[Dataset entries]
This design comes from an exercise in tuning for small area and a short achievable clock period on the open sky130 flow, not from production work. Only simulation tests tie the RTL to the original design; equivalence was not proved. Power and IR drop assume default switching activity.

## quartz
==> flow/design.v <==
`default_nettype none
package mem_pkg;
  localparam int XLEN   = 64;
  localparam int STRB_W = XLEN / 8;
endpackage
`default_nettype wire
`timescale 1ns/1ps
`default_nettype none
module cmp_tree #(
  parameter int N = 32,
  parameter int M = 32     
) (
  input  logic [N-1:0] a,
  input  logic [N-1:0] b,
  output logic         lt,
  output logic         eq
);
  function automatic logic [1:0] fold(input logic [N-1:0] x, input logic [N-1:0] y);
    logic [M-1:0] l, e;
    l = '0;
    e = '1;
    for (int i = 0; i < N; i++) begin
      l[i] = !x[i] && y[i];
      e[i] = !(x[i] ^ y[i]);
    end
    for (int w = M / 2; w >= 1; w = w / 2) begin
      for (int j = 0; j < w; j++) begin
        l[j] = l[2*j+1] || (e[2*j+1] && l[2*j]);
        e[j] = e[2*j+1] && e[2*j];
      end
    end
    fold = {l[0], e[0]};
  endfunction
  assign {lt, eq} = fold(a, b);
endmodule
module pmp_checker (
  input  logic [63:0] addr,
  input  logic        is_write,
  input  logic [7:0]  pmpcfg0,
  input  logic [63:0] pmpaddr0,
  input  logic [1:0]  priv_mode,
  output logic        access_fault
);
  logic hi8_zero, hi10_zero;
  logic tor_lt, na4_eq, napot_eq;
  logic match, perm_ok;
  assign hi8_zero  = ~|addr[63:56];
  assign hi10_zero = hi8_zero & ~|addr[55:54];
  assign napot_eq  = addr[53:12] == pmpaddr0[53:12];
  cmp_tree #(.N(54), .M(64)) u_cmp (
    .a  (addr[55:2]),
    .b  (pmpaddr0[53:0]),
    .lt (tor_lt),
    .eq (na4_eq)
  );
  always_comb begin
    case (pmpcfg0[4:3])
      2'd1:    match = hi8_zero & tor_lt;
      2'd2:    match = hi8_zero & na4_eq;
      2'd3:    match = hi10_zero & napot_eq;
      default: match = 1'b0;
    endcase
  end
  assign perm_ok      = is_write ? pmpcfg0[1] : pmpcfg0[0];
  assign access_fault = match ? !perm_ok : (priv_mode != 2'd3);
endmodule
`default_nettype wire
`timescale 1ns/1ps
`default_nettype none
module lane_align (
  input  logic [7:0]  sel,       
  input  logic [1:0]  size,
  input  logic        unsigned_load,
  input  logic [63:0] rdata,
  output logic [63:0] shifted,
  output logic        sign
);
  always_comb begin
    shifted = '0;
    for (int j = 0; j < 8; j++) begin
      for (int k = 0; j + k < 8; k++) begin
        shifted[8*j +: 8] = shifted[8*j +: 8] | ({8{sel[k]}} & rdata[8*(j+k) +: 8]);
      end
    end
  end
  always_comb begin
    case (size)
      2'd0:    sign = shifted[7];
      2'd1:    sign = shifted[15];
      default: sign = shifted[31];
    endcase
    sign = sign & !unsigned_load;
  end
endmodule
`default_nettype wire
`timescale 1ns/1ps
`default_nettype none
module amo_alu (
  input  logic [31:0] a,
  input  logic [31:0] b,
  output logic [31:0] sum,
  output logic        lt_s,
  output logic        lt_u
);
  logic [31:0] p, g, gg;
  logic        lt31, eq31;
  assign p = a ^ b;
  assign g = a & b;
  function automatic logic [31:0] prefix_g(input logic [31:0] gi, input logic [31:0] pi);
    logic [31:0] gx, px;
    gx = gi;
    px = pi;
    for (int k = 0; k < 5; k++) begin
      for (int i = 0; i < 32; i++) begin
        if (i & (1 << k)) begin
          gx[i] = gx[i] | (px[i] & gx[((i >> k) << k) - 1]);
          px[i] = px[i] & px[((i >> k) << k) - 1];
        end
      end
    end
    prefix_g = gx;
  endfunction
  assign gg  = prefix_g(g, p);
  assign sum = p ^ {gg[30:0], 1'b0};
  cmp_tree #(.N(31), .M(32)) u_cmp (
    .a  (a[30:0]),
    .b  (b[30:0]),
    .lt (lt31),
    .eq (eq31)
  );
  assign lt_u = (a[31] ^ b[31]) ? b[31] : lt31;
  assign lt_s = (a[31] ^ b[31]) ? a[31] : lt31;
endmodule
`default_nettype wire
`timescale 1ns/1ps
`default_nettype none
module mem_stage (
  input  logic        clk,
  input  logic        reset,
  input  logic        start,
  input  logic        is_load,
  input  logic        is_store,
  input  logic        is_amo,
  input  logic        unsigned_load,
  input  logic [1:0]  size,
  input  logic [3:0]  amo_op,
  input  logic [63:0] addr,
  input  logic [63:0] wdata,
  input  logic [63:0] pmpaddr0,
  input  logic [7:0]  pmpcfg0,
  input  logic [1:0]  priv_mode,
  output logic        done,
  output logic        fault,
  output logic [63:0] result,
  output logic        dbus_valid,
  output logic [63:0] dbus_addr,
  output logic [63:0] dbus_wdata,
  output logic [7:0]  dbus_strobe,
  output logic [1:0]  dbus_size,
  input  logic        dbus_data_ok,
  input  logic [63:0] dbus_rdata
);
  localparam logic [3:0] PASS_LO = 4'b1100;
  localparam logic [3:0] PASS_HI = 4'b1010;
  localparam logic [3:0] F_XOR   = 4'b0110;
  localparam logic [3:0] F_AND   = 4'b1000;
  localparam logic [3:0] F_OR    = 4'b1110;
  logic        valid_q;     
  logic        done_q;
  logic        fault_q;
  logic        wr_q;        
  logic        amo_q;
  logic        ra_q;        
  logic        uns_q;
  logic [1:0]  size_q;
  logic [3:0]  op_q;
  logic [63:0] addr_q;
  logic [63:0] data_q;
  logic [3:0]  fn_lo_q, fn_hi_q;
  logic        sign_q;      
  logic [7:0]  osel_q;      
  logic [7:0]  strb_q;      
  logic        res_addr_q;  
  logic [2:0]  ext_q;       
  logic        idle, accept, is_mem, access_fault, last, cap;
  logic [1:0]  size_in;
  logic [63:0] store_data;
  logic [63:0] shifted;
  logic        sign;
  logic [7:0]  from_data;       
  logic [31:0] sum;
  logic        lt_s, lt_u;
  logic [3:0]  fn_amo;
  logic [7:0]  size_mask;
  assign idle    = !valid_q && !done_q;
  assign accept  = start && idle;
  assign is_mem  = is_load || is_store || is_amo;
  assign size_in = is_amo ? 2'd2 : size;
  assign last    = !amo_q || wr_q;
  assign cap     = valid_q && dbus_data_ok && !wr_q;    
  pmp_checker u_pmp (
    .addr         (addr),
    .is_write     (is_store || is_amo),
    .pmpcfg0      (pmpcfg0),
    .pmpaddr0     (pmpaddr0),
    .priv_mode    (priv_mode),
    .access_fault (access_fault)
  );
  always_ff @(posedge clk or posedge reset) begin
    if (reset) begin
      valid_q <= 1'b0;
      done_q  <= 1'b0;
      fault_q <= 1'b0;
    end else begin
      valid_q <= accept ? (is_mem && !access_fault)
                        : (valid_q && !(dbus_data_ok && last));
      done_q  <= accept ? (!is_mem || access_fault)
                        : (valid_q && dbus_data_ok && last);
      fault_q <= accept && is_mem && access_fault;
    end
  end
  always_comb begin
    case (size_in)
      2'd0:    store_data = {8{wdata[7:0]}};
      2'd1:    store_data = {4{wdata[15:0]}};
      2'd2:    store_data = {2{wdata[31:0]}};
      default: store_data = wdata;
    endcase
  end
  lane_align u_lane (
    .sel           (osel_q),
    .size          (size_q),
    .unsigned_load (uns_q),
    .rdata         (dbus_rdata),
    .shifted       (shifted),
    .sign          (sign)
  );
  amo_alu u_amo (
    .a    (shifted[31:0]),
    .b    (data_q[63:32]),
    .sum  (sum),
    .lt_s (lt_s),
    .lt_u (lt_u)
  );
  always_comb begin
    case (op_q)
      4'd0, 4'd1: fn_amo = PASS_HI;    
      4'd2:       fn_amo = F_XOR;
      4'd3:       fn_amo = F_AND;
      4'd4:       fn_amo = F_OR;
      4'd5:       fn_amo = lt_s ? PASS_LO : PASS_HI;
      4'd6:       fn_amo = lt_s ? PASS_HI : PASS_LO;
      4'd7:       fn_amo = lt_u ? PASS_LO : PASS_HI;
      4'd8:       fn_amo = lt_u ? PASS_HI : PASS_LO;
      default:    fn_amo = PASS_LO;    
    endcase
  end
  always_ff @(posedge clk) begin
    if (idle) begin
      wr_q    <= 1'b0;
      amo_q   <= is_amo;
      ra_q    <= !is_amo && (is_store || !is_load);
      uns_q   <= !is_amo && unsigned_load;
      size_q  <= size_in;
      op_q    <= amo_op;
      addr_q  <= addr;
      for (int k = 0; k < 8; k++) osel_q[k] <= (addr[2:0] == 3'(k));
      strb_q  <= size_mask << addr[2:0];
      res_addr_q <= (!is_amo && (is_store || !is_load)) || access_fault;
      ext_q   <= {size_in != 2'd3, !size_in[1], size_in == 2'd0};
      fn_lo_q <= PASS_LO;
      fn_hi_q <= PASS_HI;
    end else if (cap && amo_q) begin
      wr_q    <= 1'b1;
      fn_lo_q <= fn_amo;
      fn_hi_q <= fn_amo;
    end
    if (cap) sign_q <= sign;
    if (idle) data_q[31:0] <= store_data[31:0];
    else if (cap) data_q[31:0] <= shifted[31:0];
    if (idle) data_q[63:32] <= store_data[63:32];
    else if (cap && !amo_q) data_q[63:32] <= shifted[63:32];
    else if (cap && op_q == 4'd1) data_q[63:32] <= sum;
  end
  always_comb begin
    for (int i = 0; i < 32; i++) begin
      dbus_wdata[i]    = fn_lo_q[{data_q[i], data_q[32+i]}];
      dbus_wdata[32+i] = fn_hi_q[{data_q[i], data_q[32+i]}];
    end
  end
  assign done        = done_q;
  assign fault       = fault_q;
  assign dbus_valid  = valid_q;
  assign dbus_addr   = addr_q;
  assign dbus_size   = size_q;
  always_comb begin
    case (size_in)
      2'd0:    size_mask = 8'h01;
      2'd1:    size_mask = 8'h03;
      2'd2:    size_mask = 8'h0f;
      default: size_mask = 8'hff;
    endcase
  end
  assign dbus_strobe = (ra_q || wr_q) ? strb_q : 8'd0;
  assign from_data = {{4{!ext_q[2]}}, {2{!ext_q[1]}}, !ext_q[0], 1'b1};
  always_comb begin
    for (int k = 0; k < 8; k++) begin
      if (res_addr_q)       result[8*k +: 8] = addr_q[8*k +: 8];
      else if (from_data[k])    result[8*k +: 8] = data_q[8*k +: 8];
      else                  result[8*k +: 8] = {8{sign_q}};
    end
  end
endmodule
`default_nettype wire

INSTRUCTIONS TO FOLLOW
Where a line of the records above holds the word "XLEN", copy that line.

RESULT FOR THIS EXERCISE
  localparam int XLEN   = 64;
  localparam int STRB_W = XLEN / 8;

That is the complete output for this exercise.